### TASK INSTRUCTIONS
Within the records below, filter for lines carrying the word "flops" and copy them.

· · · · ·

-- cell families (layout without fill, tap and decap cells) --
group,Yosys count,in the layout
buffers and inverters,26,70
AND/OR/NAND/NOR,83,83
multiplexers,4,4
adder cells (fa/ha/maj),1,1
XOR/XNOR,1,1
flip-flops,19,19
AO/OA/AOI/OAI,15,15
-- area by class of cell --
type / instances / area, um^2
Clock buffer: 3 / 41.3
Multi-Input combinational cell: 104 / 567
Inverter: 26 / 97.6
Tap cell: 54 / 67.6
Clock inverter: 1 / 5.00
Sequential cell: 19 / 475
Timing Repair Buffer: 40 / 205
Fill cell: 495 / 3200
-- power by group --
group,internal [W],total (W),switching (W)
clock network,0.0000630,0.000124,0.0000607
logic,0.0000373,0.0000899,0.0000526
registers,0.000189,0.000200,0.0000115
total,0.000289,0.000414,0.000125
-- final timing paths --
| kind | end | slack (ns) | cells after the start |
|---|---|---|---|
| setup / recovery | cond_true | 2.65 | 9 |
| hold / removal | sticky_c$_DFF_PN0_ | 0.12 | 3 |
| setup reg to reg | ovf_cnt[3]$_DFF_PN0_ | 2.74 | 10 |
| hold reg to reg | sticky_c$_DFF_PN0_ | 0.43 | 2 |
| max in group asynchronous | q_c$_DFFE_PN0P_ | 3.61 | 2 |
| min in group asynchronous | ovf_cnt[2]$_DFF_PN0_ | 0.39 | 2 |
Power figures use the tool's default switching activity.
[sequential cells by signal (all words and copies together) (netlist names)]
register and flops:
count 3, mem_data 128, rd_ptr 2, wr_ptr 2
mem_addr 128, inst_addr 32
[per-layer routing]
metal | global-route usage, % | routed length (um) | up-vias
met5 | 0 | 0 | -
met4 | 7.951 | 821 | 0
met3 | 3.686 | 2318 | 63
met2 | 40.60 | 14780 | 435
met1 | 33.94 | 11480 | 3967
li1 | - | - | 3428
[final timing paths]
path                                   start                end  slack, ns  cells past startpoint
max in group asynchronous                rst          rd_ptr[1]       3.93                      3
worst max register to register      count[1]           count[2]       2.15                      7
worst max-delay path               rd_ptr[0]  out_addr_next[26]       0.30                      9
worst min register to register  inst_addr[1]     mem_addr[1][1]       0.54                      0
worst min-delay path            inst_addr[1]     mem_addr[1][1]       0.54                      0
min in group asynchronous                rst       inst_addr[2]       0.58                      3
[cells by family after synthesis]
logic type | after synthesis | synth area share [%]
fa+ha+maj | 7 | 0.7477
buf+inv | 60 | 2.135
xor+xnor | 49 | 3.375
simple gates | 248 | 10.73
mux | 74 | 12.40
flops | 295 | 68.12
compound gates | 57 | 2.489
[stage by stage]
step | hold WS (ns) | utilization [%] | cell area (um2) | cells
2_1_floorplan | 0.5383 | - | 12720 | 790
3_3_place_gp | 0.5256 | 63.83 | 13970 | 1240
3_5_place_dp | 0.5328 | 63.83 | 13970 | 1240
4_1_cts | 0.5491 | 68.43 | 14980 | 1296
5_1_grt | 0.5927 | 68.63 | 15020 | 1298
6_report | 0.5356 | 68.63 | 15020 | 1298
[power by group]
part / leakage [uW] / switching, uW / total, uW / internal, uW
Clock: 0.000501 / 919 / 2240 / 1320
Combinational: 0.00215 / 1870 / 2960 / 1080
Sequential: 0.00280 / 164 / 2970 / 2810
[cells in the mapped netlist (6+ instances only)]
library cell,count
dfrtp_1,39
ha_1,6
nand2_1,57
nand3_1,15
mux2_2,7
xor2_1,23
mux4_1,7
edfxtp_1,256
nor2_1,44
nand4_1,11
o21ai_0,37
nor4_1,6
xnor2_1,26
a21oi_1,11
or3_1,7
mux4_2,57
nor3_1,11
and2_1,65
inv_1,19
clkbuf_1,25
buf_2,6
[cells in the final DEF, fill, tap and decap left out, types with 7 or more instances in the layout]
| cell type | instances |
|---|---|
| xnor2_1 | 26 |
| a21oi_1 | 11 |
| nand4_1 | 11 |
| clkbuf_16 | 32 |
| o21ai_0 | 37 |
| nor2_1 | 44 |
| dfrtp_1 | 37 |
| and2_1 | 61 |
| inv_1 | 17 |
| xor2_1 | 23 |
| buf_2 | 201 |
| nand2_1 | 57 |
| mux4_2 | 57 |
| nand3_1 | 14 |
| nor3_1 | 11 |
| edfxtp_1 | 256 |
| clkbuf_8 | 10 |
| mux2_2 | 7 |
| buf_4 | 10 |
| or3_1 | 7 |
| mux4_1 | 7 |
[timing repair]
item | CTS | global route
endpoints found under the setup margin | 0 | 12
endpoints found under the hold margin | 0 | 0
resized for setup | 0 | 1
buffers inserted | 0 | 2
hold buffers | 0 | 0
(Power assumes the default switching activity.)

· · · · ·

### WRITTEN RESPONSE
flip-flops,19,19
register and flops:
flops | 295 | 68.12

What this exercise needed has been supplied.